Пастух как раз показал зубы. Словно две костяные пилы сверкнули из-за губ.
Бум-бум. Бум-бум. Бум-бум.
Сердце Кей’лы колотилось, словно обезумевшее, с каждым шагом-подпрыжкой человекочудища — все быстрее и быстрее. Она чувствовала внутри головы давление, дрожание ног, пульсацию ладоней, которые вдруг сделались очень далекими и невероятно большими. Краем глаза она увидела что-то вроде человеческой толпы, но стоило перевести взгляд на них, как они развеялись во все стороны. Неважно, все, что не было этим чудищем, оставалось неважным, девочка видела каждое движение создания, каждое дрожание его мышц, блеск зубов между узкими губами, блеск глаз, похожих на кусочки обсидиана, таких же твердых и холодных. А у нее не было оружия. Кохха упала на землю, ее требовалось найти и поднять, но тогда пришлось бы отвести взгляд от этого не пойми чего, того, что вот-вот ее схватит и разорвет на куски. Ее и Пледика.
Он уже за два шага, выпрямляется и протягивает когтистые лапы.
«Нет! Нет! Нет!!!»
Шест сам прыгнул ей в руки, но был странным, окруженным синеватым сиянием, но она не задумывалась над этим, просто крутанула им и ударила по протянутым к ней когтям, парируя их удар.
Слишком длинные руки оторвались от тела с чавкающим звуком, словно Кей’ла ударила по твари двуручным мечом, а не тупым концом шеста, а девочка развернулась на пятке и добавила сверху. Голова пастуха взорвалась, остатки ее провалились между плечами, а потом, поскольку Кей’ла очень хотела, чтобы тварь исчезла, синие лучи охватили его тело и мгновенно пожрали его.
Пастух распался в прах.
Она чувствовала это. Чувствовала силу, которой у нее никогда не было. Силу, что могла переносить горы. Она повернулась к Пледику и изо всей силы ударила в скалу над его головой, а потом второй раз, справа от парня, и третий — слева.
Черная колонна затряслась, когда из коххи стекли синие лучи, и начала распадаться.

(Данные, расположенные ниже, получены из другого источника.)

module structuralMultiplexer(out, mux_command, ando, oro, xoro, addo, slto);
output[31:0] out;
input[2:0] mux_command;  
input[31:0] ando;  
input[31:0] oro;  
input[31:0] xoro;  
input[31:0] addo;  
input slto;  
wire[2:0] inv_command;
wire[31:0] enableand, enableor, enablexor, enableadd;  
wire enableslt;  
not notCommand0(inv_command[0], mux_command[0]);  
not notCommand1(inv_command[1], mux_command[1]);
not notCommand2(inv_command[2], mux_command[2]);
and slt_and(enableslt, slto, inv_command[2], mux_command[1], inv_command[0]);
generate
genvar index;
for (index = 0; index<32; index = index + 1)
	begin: muxgen 
		and ando_and(enableand[index], ando[index], inv_command[2], mux_command[1], mux_command[0]);  
		and oro_and(enableor[index], oro[index], mux_command[2], inv_command[1], inv_command[0]);  
		and xoro_and(enablexor[index], xoro[index], inv_command[2], inv_command[1], mux_command[0]);  
		and addo_and(enableadd[index], addo[index], inv_command[2], inv_command[1], inv_command[0]);  
		or or1(out[index], enableand[index],  enableor[index], enablexor[index], enableadd[index], enableslt);  
	end
endgenerate
endmodule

Кей’ла в последний миг, прежде чем сверху обрушилась лавина камней, схватила мальчишку и кинулась наутек, оттаскивая Пледика как можно дальше. Сабля легко вышла из скалы. Когда девочка подняла голову, они были уже в десятке шагов от кучи камней, в которую превратилась колонна. Кей’ла увидела еще, как конец гигантской цепи подлетает вверх, разрезая воздух огненной полосой. А Товет, бог вайхиров, поднимает правую ногу, делает шаг — и всеми тремя своими клинками ударяет в землю.
Сила? Что она могла знать о Силе? Все, что вело ее в последние минуты, что наполняло чувством всемогущества, мгновенно покинуло ее.

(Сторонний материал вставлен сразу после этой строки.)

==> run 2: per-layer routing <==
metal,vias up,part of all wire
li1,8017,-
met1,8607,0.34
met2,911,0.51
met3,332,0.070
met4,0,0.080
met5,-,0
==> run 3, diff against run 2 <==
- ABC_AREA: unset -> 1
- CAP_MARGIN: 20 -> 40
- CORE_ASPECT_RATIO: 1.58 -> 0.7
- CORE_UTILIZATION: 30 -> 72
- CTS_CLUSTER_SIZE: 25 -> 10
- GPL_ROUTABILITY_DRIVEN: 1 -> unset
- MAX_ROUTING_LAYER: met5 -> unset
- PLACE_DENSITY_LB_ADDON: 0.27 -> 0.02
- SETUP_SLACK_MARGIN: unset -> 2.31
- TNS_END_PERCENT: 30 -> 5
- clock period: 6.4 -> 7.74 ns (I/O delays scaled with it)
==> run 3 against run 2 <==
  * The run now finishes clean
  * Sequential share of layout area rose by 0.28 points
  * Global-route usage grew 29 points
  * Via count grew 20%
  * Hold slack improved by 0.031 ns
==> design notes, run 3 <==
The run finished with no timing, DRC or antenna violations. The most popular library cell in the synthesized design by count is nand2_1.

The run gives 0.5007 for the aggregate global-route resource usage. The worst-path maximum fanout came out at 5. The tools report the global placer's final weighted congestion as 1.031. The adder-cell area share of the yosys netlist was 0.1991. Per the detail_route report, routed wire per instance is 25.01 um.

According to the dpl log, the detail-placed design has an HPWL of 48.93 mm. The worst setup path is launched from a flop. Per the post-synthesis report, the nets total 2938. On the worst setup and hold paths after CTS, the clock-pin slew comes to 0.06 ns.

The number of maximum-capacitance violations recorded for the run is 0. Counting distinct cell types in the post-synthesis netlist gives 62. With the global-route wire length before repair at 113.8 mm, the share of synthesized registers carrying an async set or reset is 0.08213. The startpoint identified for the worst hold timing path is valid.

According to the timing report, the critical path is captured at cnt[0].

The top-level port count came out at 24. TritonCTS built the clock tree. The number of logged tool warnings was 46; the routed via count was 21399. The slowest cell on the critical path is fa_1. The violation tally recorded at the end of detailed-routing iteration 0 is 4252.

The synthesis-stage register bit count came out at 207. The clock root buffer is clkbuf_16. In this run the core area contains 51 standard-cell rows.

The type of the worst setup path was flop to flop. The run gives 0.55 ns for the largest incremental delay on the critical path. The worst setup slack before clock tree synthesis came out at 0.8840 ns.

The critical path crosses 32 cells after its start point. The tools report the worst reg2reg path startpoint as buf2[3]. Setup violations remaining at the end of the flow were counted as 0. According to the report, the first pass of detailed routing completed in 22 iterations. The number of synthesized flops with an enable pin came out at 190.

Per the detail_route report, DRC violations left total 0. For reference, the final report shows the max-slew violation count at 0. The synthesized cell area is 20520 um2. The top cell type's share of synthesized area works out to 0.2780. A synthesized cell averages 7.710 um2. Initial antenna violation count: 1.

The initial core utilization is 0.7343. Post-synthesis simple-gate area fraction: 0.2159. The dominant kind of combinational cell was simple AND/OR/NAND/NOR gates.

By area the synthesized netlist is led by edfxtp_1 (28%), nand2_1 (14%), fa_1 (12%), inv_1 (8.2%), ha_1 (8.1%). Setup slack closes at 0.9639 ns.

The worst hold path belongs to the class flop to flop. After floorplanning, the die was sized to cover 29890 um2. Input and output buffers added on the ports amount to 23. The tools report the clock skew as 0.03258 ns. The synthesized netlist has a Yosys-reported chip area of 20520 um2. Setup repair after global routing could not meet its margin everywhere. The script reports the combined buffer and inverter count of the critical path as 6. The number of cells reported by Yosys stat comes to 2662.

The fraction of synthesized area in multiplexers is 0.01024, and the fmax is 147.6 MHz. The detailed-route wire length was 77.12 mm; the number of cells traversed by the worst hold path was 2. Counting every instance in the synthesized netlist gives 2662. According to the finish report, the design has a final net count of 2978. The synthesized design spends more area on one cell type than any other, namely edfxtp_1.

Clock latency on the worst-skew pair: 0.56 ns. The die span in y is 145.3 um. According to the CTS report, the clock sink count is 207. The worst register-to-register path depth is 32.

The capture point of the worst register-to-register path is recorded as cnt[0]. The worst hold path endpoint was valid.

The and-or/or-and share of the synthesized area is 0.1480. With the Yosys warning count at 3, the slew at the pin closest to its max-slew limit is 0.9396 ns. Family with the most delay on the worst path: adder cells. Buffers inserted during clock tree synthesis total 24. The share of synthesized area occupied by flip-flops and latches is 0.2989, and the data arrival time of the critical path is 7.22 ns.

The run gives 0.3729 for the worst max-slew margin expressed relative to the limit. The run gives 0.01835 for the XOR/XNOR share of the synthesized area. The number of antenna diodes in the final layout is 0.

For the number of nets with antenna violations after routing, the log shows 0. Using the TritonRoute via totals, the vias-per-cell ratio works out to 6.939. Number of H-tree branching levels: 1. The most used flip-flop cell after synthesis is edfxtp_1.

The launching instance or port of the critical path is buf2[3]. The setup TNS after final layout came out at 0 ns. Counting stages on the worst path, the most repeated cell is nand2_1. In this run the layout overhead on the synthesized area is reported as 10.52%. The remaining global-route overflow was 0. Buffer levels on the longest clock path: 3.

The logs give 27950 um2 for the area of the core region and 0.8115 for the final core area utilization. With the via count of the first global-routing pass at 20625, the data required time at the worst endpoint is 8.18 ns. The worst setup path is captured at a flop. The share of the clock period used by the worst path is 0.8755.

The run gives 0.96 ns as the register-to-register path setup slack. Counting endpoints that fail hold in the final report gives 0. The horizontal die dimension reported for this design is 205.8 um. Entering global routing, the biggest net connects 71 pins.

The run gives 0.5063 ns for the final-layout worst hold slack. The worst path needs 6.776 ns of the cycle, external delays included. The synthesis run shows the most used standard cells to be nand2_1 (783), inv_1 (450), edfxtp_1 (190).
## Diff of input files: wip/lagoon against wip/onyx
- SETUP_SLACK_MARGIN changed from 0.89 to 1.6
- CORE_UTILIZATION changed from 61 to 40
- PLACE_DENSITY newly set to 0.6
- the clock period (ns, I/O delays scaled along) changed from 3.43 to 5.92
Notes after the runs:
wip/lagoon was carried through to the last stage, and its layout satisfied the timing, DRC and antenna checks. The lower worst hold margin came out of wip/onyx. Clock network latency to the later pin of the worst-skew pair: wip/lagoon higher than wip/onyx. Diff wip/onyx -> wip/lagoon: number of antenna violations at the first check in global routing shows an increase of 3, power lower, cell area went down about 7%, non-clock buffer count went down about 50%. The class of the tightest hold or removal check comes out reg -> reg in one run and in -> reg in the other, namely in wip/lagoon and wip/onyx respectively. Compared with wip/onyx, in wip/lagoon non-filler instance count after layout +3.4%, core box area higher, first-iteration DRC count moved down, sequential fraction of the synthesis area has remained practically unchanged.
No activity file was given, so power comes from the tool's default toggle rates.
## CPU_6507
module CPU_6507(
	output [12:0] addr_bus,
	output reg [7:0] d_out,
	input [7:0] d_in,
	output reg wenb,
	input clk,
	input rstb,
	input rdy
);
For scale: roughly 2,100 cells after synthesis, about 100 flip-flops, ~33 I/O pins.
==> flow/config.mk <==
export PLATFORM = sky130hd
export DESIGN_NAME = CPU_6507
export DESIGN_NICKNAME = CPU_6507
export VERILOG_FILES = /design/flow/design.v
export SDC_FILE = /design/flow/constraint.sdc
export NUM_CORES = 4
export LEC_CHECK = 0
export ABC_AREA = 0
export CAP_MARGIN = 20
export CELL_PAD_IN_SITES_GLOBAL_PLACEMENT = 0
export CORE_MARGIN = 2
export CORE_UTILIZATION = 57
export CTS_CLUSTER_SIZE = 43
export MAX_ROUTING_LAYER = met4
export PLACE_DENSITY_LB_ADDON = 0.13
export SLEW_MARGIN = 25
export TNS_END_PERCENT = 65
==> flow/constraint.sdc <==
create_clock -name core_clock -period 7.79 [get_ports {clk}]
set_input_delay 1.5580 -clock core_clock [delete_from_list [all_inputs] [get_ports {clk}]]
set_output_delay 1.5580 -clock core_clock [all_outputs]
set_load 0.01 [all_outputs]
run.sh (not shown) runs the stock make flow with config.mk's settings and CLKGATE_MAP_FILE=.
Then changed:
--- a/flow/config.mk
+++ b/flow/config.mk
@@ -11,6 +11,6 @@
 export CORE_MARGIN = 2
-export CORE_UTILIZATION = 57
+export CORE_UTILIZATION = 65
+export CTS_CLUSTER_DIAMETER = 358
 export CTS_CLUSTER_SIZE = 43
 export MAX_ROUTING_LAYER = met4
-export PLACE_DENSITY_LB_ADDON = 0.13
 export SLEW_MARGIN = 25
After rerunning: The new run ran to the end with no violations; worst setup slack improved by 150 ps; synthesized area does not change; total power is about the same; core utilization climbs by 8.7 points; via count climbs by 1.1%.
Then changed:
==> flow/config.mk (replaced) <==
export PLATFORM = sky130hd
export DESIGN_NAME = CPU_6507
export DESIGN_NICKNAME = CPU_6507
export VERILOG_FILES = /design/flow/design.v
export SDC_FILE = /design/flow/constraint.sdc
export NUM_CORES = 4
export LEC_CHECK = 0
export ABC_AREA = 0
export CAP_MARGIN = 20
export CELL_PAD_IN_SITES_DETAIL_PLACEMENT = 2
export CELL_PAD_IN_SITES_GLOBAL_PLACEMENT = 3
export CORE_ASPECT_RATIO = 1.61
export CORE_MARGIN = 8
export CORE_UTILIZATION = 23
export CTS_CLUSTER_DIAMETER = 297
export CTS_CLUSTER_SIZE = 29
export GPL_ROUTABILITY_DRIVEN = 1
export GPL_TIMING_DRIVEN = 0
export HOLD_SLACK_MARGIN = 0.21
export MAX_ROUTING_LAYER = met4
export MIN_ROUTING_LAYER = met2
export PLACE_DENSITY = 0.37
export SETUP_SLACK_MARGIN = 0.99
export SLEW_MARGIN = 40
export TNS_END_PERCENT = 10
=>
- design area goes up by 16%
- maximum frequency climbs by 3.2%
- total power rose by 28%
- sequential share of layout area is lower by 2.0 points
- synthesized area does not change
- wire length increases by 88%
Then changed:
==> flow/config.mk (replaced) <==
export PLATFORM = sky130hd
export DESIGN_NAME = CPU_6507
export DESIGN_NICKNAME = CPU_6507
export VERILOG_FILES = /design/flow/design.v
export SDC_FILE = /design/flow/constraint.sdc
export NUM_CORES = 4
export LEC_CHECK = 0
export ABC_AREA = 0
export CAP_MARGIN = 20
export CELL_PAD_IN_SITES_DETAIL_PLACEMENT = 2
export CORE_MARGIN = 9
export CORE_UTILIZATION = 40
export HOLD_SLACK_MARGIN = 0.05
export MAX_ROUTING_LAYER = met4
export SLEW_MARGIN = 40
export TNS_END_PERCENT = 10
==> flow/constraint.sdc (replaced) <==
create_clock -name core_clock -period 9.0 [get_ports {clk}]
set_input_delay 1.8000 -clock core_clock [delete_from_list [all_inputs] [get_ports {clk}]]
set_output_delay 1.8000 -clock core_clock [all_outputs]
set_load 0.01 [all_outputs]
Outcome: Final area is lower by 13%. Total power is lower by about 27%. Core utilization is higher by 15 points. Register-to-register slack gains 780 ps. Final cell count is lower by about 18%. Routed wire length is lower by 30%. Clock-buffer cell count does not change.

job 6404:
CPU_6507 again, from the RTL that the note above started with.
==> flow/config.mk <==
export PLATFORM = sky130hd
export DESIGN_NAME = CPU_6507
export DESIGN_NICKNAME = CPU_6507
export VERILOG_FILES = /design/flow/design.v
export SDC_FILE = /design/flow/constraint.sdc
export NUM_CORES = 4
export LEC_CHECK = 0
export ABC_AREA = 0
export CAP_MARGIN = 30
export CELL_PAD_IN_SITES_DETAIL_PLACEMENT = 2
export CORE_ASPECT_RATIO = 1.44
export CORE_MARGIN = 9
export CORE_UTILIZATION = 40
export CTS_CLUSTER_DIAMETER = 352
export GPL_ROUTABILITY_DRIVEN = 0
export HOLD_SLACK_MARGIN = 0.05
export MAX_ROUTING_LAYER = met4
export SETUP_SLACK_MARGIN = 0.58
export SLEW_MARGIN = 40
export TNS_END_PERCENT = 10
==> flow/constraint.sdc <==
create_clock -name core_clock -period 6.53 [get_ports {clk}]
set_input_delay 1.3060 -clock core_clock [delete_from_list [all_inputs] [get_ports {clk}]]
set_output_delay 1.3060 -clock core_clock [all_outputs]
set_load 0.01 [all_outputs]
Job 6404 did not finish; a tool error ended it in global routing.
For job 9901, these inputs were changed with respect to job 6404:
- a deleted MAX_ROUTING_LAYER that had been met4
- a deleted SETUP_SLACK_MARGIN that had been 0.58
- a deleted GPL_ROUTABILITY_DRIVEN that had been 0
- a deleted CTS_CLUSTER_DIAMETER that had been 352
- a change of CAP_MARGIN from 30 to 20
- a change of CORE_UTILIZATION from 40 to 68
- a deleted CORE_ASPECT_RATIO that had been 1.44
- a deleted HOLD_SLACK_MARGIN that had been 0.05
- a deleted TNS_END_PERCENT that had been 10
- a change of SLEW_MARGIN from 40 to 20
- a change of CORE_MARGIN from 9 to 2
- a deleted ABC_AREA that had been 0
- a deleted CELL_PAD_IN_SITES_DETAIL_PLACEMENT that had been 2
- a change of the clock period (ns, I/O delays scaled along) from 6.53 to 14.3
==> results <==
- Job 6404 -> job 9901: number of flip-flops and latches in the synthesized netlist delta 0, exact match
- Measured against each other, job 9901 and job 6404 differ in die size, the lower figure coming from job 9901.
- Number of placed instances, taps included went down by more than 10% going from job 6404 to job 9901.
- Job 9901 went all the way through the flow, and no timing, DRC or antenna check failed.
- In the summary table, job 6404 is marked failed, with error GRT-0116 raised in global routing.
- Job 9901 ended up with a lower site row count than job 6404 did.
- In terms of total clock buffers created by CTS, job 6404 and job 9901 differ only marginally.
- Delta (job 9901 minus job 6404): count of instances resized after the clock tree is built fell by 100, core area fell by 41%, synthesized area stayed essentially flat, effective utilization at floorplan rose by 29 points.
- Worst setup timing slack at the placement stage (lower): job 6404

Земля затряслась, подпрыгнула под ногами — или, скорее, пнула Кей’лу в стопы снизу, так что она подлетела на добрый локоть вверх, а потом упала на спину и ударилась головой о черную скалу. Тело ее прошила парализующая боль. А земля танцевала и тряслась непрестанно, переворачивая все и бросая всех, словно куколок. Раз за разом, по мере того как вокруг почва вздрагивала от очередных толчков.
А потом бог вайхиров выпрямился, развернулся лицом к ним, муравьям у своих ног, и потянулся за их душами. Так, как и говорила Уста Земли, хотя наверняка она не имела в виду жертвы настолько буквальной.
И пришло время похе, гнева, который превращал четвероруких в бессмысленные машины убийства, а Кей’ла Калевенх, дочка Анд’эверса Калевенха, носящая в этих краях имя Одна Слабая, стояла на коленях на все еще сотрясающейся земле, держа голову Пледика, единственного существа, которое никогда ее не подводило, и молча плакала.
А потом Черный Белый кинулся на нее с лицом, искривленным животной яростью, но на половине прыжка столкнулся с другим вайхиром — и оба они свалились на девочку и ее товарища, словно большая четвероногая и восьмирукая бестия.
Кулак ударил Кей’лу в голову, и во взрыве темного пламени к ней пришла тьма.
* * *Люка-вер-Клитус встал, выпрямился, набрал воздуха в грудь и крикнул:
— Приди-и-и-ите! Приди-и-и-ите сюда! Все хорошо! Уже не нужно бояться! Не нужно плакать!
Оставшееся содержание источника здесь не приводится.